Task instructions: Scan the entries below. Report each line where the string "barely" occurs.

****************************************

From an optimization exercise on the open Yosys and OpenROAD flow, aimed at small area, a short achievable clock period and few clock cycles per item; shortcuts taken in it are not production practice. The RTL was checked by simulation tests, not by an equivalence proof against the original design. Power is estimated from default activity; no workload was simulated.

==> flow/design.v <==
module sage_enc (
    input  wire        clk,
    input  wire        rst,
    input  wire        in_valid,
    output wire        in_ready,
    input  wire [11:0] in_sample,
    input  wire [3:0]  in_mode,
    input  wire [3:0]  in_range,
    input  wire [7:0]  in_flags,
    input  wire [5:0]  in_chg_index,
    output wire        out_valid,
    input  wire        out_ready,
    output wire [31:0] out_data,
    output wire        out_last
);
    localparam [3:0] MODE_L_RICE = 4'h8;
    localparam [3:0] MODE_L_RAW  = 4'h9;
    function signed [12:0] rhe_shift(input signed [11:0] x, input [3:0] e);
        reg signed [12:0] fl;
        reg        [11:0] mask;
        reg        [11:0] rem;
        reg        [11:0] half;
        reg               up;
        begin
            fl   = $signed({x[11], x}) >>> e;
            mask = (12'd1 << e) - 12'd1;
            rem  = x & mask;
            half = (e == 4'd0) ? 12'd0 : (12'd1 << (e - 4'd1));
            up   = (e != 4'd0) && ((rem > half) || ((rem == half) && fl[0]));
            rhe_shift = fl + {12'd0, up};
        end
    endfunction
    function [3:0] sample_exp(input signed [11:0] x, input [2:0] m);
        integer           e;
        reg signed [12:0] q;
        reg signed [12:0] qmin;
        reg signed [12:0] qmax;
        begin
            qmax = (13'sd1 <<< (m - 3'd1)) - 13'sd1;
            qmin = -qmax - 13'sd1;
            sample_exp = 4'd11;
            for (e = 11; e >= 0; e = e - 1) begin
                q = rhe_shift(x, e[3:0]);
                if (q >= qmin && q <= qmax)
                    sample_exp = e[3:0];
            end
        end
    endfunction
    function [12:0] zigzag(input signed [11:0] a, input signed [11:0] b);
        reg signed [12:0] d;
        begin
            d = {a[11], a} - {b[11], b};
            zigzag = d[12] ? (~d << 1) | 13'd1 : (d << 1);
        end
    endfunction
    localparam [1:0] ST_LOAD = 2'd0;    
    localparam [1:0] ST_PICK = 2'd1;    
    localparam [1:0] ST_EMIT = 2'd2;    
    reg [1:0]  state;
    reg [5:0]  ld_idx;
    reg [11:0] mem [0:63];
    reg [11:0] prev_x;
    reg [3:0]  mode_r;
    reg [3:0]  range_r;
    reg [7:0]  flags_r;
    reg [5:0]  chg_r;
    reg [3:0]  exp_r;           
    reg [19:0] size_r [0:13];   
    assign in_ready = (state == ST_LOAD);
    wire in_fire = in_valid && in_ready;
    wire [2:0]  cur_mode = (ld_idx == 6'd0) ? in_mode[2:0] : mode_r[2:0];
    wire [3:0]  in_exp   = sample_exp(in_sample, cur_mode);
    wire [12:0] in_u     = zigzag(in_sample, prev_x);
    wire        load_done;     
    assign load_done = in_fire && (ld_idx == 6'd63);
    integer k;
    always @(posedge clk) begin
        if (in_fire) begin
            mem[ld_idx] <= in_sample;
            prev_x      <= in_sample;
            if (ld_idx == 6'd0) begin
                mode_r  <= in_mode;
                range_r <= in_range;
                flags_r <= in_flags;
                chg_r   <= in_chg_index;
                exp_r   <= in_exp;
                for (k = 0; k < 14; k = k + 1)
                    size_r[k] <= 20'd12;
            end else begin
                if (in_exp > exp_r)
                    exp_r <= in_exp;
                for (k = 0; k < 14; k = k + 1)
                    size_r[k] <= size_r[k] + {7'd0, in_u >> k} + 20'd1 + k[19:0];
            end
        end
    end
    reg [3:0]  best_k;
    reg [19:0] best_size;
    reg [319:0] t_size;         
    reg [63:0]  t_k;            
    integer     lvl, n;
    always @(*) begin
        for (k = 0; k < 16; k = k + 1) begin
            t_size[20*k +: 20] = (k < 14) ? size_r[k] : 20'hFFFFF;
            t_k[4*k +: 4]      = k[3:0];
        end
        n = 16;
        for (lvl = 0; lvl < 4; lvl = lvl + 1) begin
            n = n / 2;
            for (k = 0; k < 8; k = k + 1) begin
                if (k < n) begin
                    if (t_size[20*(2*k+1) +: 20] < t_size[20*(2*k) +: 20]) begin
                        t_size[20*k +: 20] = t_size[20*(2*k+1) +: 20];
                        t_k[4*k +: 4]      = t_k[4*(2*k+1) +: 4];
                    end else begin
                        t_size[20*k +: 20] = t_size[20*(2*k) +: 20];
                        t_k[4*k +: 4]      = t_k[4*(2*k) +: 4];
                    end
                end
            end
        end
        best_k    = t_k[3:0];
        best_size = t_size[19:0];
    end
    reg        use_rice;       
    reg [3:0]  k_r;            
    wire       is_l     = mode_r[3];
    wire [3:0] out_mode = !is_l ? mode_r : (use_rice ? MODE_L_RICE : MODE_L_RAW);
    wire [3:0] out_exp  = !is_l ? exp_r : (use_rice ? k_r : 4'd0);
    wire [31:0] header  = {out_mode, out_exp, range_r, flags_r, chg_r, 6'd0};
    localparam [1:0] G_HDR  = 2'd0;
    localparam [1:0] G_BODY = 2'd1;
    localparam [1:0] G_DONE = 2'd2;
    reg [1:0]  gen;
    reg [5:0]  em_idx;
    reg        unary_on;        
    reg [12:0] ones_left;       
    wire [11:0] cur_x  = mem[em_idx];
    wire [11:0] prv_x  = mem[em_idx - 6'd1];
    wire [12:0] cur_u  = zigzag(cur_x, prv_x);
    wire [12:0] cur_q  = cur_u >> k_r;
    wire signed [12:0] cur_s = rhe_shift(cur_x, exp_r);
    reg [31:0] fld;             
    reg [5:0]  fld_n;           
    reg        fld_last;        
    reg        fld_tail;        
    reg [12:0] fld_left;        
    always @(*) begin
        fld      = 32'd0;
        fld_n    = 6'd32;
        fld_last = 1'b0;
        fld_tail = 1'b0;
        fld_left = 13'd0;
        if (gen == G_HDR) begin
            fld   = header;
            fld_n = 6'd32;
        end else if (!is_l) begin
            fld      = {19'd0, cur_s} & ((32'd1 << mode_r[2:0]) - 32'd1);
            fld_n    = {3'd0, mode_r[2:0]};
            fld_last = (em_idx == 6'd63);
        end else if (!use_rice || em_idx == 6'd0) begin
            fld      = {20'd0, cur_x};
            fld_n    = 6'd12;
            fld_last = (em_idx == 6'd63);
        end else begin
            if (!unary_on && cur_q != 13'd0) begin
                if (cur_q > 13'd32) begin
                    fld      = 32'hFFFF_FFFF;
                    fld_n    = 6'd32;
                    fld_left = cur_q - 13'd32;
                end else begin
                    fld      = ~(32'hFFFF_FFFF << cur_q[5:0]);
                    fld_n    = cur_q[5:0];
                    fld_left = 13'd0;
                end
            end else if (unary_on && ones_left != 13'd0) begin
                if (ones_left > 13'd32) begin
                    fld      = 32'hFFFF_FFFF;
                    fld_n    = 6'd32;
                    fld_left = ones_left - 13'd32;
                end else begin
                    fld      = ~(32'hFFFF_FFFF << ones_left[5:0]);
                    fld_n    = ones_left[5:0];
                    fld_left = 13'd0;
                end
            end else begin
                fld      = {19'd0, cur_u} & ((32'd1 << k_r) - 32'd1);
                fld_n    = {2'd0, k_r} + 6'd1;
                fld_tail = 1'b1;
                fld_last = (em_idx == 6'd63);
            end
        end
    end
    reg [63:0] pk_buf;
    reg [6:0]  pk_cnt;
    wire gen_done = (gen == G_DONE);
    assign out_valid = (state == ST_EMIT) &&
                       ((pk_cnt >= 7'd32) || (gen_done && pk_cnt != 7'd0));
    assign out_data  = pk_buf[63:32];
    assign out_last  = out_valid && gen_done && (pk_cnt <= 7'd32);
    wire        pop    = out_valid && out_ready;
    wire [63:0] buf1   = pop ? {pk_buf[31:0], 32'd0} : pk_buf;
    wire [6:0]  cnt1   = pop ? ((pk_cnt > 7'd32) ? pk_cnt - 7'd32 : 7'd0) : pk_cnt;
    wire        take   = (state == ST_EMIT) && !gen_done && (cnt1 < 7'd32);
    wire [63:0] fld_al = ({32'd0, fld} << (7'd64 - {1'b0, fld_n})) >> cnt1;
    always @(posedge clk) begin
        if (rst) begin
            state     <= ST_LOAD;
            ld_idx    <= 6'd0;
            gen       <= G_HDR;
            em_idx    <= 6'd0;
            unary_on  <= 1'b0;
            ones_left <= 13'd0;
            pk_buf    <= 64'd0;
            pk_cnt    <= 7'd0;
        end else if (state == ST_LOAD) begin
            if (in_fire)
                ld_idx <= ld_idx + 6'd1;
            if (load_done)
                state <= ST_PICK;
        end else if (state == ST_PICK) begin
            k_r      <= best_k;
            use_rice <= is_l && (best_size <= 20'd768);
            state    <= ST_EMIT;
        end else begin
            pk_buf <= take ? (buf1 | fld_al) : buf1;
            pk_cnt <= take ? (cnt1 + {1'b0, fld_n}) : cnt1;
            if (take) begin
                if (gen == G_HDR) begin
                    gen <= G_BODY;
                end else if (fld_last) begin
                    gen <= G_DONE;
                end else if (!is_l || !use_rice || em_idx == 6'd0 || fld_tail) begin
                    em_idx   <= em_idx + 6'd1;
                    unary_on <= 1'b0;
                end else begin
                    unary_on  <= 1'b1;
                    ones_left <= fld_left;
                end
            end
            if (pop && out_last) begin
                state    <= ST_LOAD;
                gen      <= G_HDR;
                em_idx   <= 6'd0;
                unary_on <= 1'b0;
                pk_buf   <= 64'd0;
                pk_cnt   <= 7'd0;
            end
        end
    end
endmodule
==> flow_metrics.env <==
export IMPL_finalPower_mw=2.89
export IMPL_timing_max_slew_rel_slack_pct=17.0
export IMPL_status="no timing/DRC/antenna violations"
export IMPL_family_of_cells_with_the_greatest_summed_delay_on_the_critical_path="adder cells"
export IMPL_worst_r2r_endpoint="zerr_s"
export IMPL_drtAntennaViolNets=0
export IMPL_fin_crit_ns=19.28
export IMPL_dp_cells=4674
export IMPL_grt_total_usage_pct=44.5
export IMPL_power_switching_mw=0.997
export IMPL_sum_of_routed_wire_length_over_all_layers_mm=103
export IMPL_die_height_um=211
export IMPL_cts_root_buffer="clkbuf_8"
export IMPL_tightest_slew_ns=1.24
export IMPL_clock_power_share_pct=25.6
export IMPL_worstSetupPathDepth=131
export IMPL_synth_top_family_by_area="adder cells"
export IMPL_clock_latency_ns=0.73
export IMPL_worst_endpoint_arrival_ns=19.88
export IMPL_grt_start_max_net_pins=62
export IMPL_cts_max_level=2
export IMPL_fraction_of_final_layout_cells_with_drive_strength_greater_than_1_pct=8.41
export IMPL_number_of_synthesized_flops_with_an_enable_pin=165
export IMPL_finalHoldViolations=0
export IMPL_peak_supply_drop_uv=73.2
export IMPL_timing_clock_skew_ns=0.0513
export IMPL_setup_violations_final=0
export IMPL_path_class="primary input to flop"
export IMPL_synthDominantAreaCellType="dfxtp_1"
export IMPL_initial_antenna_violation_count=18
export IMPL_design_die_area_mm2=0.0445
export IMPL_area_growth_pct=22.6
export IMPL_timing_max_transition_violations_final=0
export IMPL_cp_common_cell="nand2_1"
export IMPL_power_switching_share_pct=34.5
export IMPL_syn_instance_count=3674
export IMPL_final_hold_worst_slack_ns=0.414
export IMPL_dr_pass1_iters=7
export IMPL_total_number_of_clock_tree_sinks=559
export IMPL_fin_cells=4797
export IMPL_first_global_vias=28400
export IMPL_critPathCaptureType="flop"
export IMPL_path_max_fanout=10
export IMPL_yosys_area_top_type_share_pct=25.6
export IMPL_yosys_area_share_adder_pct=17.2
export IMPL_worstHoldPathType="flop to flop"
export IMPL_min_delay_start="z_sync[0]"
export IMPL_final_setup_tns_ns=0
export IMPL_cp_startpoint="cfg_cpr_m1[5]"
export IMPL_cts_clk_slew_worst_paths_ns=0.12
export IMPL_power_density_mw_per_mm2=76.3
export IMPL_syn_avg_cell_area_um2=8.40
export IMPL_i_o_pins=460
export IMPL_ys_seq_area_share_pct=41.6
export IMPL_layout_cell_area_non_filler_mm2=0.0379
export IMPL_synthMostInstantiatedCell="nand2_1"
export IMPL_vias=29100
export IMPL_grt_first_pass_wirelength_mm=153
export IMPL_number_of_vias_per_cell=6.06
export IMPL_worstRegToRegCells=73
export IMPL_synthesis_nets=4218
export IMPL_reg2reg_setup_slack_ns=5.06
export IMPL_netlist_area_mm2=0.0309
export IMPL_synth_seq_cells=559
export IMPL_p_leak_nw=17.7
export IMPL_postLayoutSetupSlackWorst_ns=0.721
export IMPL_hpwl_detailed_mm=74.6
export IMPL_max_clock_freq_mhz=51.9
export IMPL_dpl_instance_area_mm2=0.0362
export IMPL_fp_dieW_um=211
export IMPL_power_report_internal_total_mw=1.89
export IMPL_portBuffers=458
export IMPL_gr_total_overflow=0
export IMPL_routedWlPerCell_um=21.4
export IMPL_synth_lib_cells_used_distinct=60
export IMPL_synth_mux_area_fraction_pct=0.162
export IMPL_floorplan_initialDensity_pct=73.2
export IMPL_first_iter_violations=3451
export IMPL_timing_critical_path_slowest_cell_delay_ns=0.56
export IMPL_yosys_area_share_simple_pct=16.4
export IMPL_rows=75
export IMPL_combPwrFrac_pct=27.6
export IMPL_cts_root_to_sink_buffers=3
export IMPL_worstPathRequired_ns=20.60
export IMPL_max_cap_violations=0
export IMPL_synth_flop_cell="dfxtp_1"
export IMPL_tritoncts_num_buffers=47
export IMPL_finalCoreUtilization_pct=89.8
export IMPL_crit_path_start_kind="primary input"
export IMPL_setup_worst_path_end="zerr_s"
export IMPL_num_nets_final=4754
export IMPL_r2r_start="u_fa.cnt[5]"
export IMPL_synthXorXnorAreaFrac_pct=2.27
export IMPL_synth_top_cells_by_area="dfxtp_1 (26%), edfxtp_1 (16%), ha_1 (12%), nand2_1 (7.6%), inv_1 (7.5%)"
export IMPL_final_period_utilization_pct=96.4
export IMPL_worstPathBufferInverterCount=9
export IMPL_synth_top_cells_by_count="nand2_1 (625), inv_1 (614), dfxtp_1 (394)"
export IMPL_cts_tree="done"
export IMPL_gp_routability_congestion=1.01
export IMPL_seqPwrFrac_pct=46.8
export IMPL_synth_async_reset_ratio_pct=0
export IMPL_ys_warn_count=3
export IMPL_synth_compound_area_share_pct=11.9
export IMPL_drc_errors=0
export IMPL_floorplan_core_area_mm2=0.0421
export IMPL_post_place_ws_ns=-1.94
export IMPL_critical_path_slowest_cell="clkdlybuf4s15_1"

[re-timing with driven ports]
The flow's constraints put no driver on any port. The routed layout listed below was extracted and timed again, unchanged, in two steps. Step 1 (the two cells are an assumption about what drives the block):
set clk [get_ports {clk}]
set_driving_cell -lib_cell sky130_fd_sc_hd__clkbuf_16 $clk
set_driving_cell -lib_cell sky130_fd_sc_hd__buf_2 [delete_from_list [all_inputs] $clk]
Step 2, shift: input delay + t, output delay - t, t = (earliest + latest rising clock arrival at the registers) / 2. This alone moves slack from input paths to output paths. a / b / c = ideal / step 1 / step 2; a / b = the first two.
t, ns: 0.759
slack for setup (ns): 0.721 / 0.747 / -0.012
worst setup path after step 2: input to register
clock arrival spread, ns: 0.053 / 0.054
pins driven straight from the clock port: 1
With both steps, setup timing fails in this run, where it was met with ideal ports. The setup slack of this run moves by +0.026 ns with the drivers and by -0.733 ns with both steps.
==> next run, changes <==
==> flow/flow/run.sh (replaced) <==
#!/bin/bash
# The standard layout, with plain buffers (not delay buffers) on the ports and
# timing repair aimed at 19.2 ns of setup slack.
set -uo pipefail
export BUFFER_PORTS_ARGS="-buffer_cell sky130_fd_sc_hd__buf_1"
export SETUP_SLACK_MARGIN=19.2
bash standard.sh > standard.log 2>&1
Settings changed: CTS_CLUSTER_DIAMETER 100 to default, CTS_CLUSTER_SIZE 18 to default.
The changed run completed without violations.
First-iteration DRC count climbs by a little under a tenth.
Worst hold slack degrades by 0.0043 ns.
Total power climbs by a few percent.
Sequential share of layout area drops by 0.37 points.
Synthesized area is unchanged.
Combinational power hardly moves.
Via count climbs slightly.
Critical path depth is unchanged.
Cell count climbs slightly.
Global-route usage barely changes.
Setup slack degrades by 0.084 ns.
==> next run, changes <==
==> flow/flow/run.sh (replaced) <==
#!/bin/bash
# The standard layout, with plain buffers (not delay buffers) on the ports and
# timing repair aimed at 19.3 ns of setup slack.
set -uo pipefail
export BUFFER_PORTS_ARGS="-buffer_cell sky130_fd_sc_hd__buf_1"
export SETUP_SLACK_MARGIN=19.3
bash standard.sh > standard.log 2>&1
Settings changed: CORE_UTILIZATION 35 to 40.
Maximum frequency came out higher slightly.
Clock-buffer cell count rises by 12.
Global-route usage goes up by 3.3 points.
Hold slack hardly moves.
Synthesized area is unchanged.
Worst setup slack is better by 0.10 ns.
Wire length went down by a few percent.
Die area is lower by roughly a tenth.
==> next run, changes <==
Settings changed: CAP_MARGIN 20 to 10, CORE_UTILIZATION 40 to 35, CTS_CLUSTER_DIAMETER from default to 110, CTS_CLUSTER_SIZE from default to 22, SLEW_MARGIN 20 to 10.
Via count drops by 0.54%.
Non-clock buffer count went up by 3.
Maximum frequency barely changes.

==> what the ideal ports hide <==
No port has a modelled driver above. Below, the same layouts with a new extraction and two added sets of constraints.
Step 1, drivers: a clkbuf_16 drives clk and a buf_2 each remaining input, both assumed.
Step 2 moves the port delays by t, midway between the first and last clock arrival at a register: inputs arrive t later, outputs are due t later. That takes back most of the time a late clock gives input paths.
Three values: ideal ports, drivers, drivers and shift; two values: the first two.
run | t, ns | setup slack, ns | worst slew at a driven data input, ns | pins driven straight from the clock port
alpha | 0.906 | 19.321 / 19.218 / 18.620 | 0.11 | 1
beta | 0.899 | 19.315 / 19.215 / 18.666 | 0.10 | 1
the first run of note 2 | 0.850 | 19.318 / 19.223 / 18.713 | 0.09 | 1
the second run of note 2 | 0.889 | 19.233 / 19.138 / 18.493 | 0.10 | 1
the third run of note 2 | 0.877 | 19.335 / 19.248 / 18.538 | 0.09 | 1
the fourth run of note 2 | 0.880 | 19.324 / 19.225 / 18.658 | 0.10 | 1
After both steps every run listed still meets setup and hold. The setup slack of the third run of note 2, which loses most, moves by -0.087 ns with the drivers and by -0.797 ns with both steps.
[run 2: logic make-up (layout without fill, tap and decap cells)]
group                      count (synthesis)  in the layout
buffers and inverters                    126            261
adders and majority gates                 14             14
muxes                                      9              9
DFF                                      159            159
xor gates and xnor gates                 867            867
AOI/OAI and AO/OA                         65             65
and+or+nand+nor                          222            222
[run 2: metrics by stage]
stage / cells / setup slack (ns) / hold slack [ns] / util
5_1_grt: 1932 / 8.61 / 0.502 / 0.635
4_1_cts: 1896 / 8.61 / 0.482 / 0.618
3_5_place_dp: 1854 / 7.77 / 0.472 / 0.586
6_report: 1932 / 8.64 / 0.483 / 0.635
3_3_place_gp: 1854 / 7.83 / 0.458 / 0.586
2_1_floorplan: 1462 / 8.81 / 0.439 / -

****************************************

Task output:
Global-route usage barely changes.
Maximum frequency barely changes.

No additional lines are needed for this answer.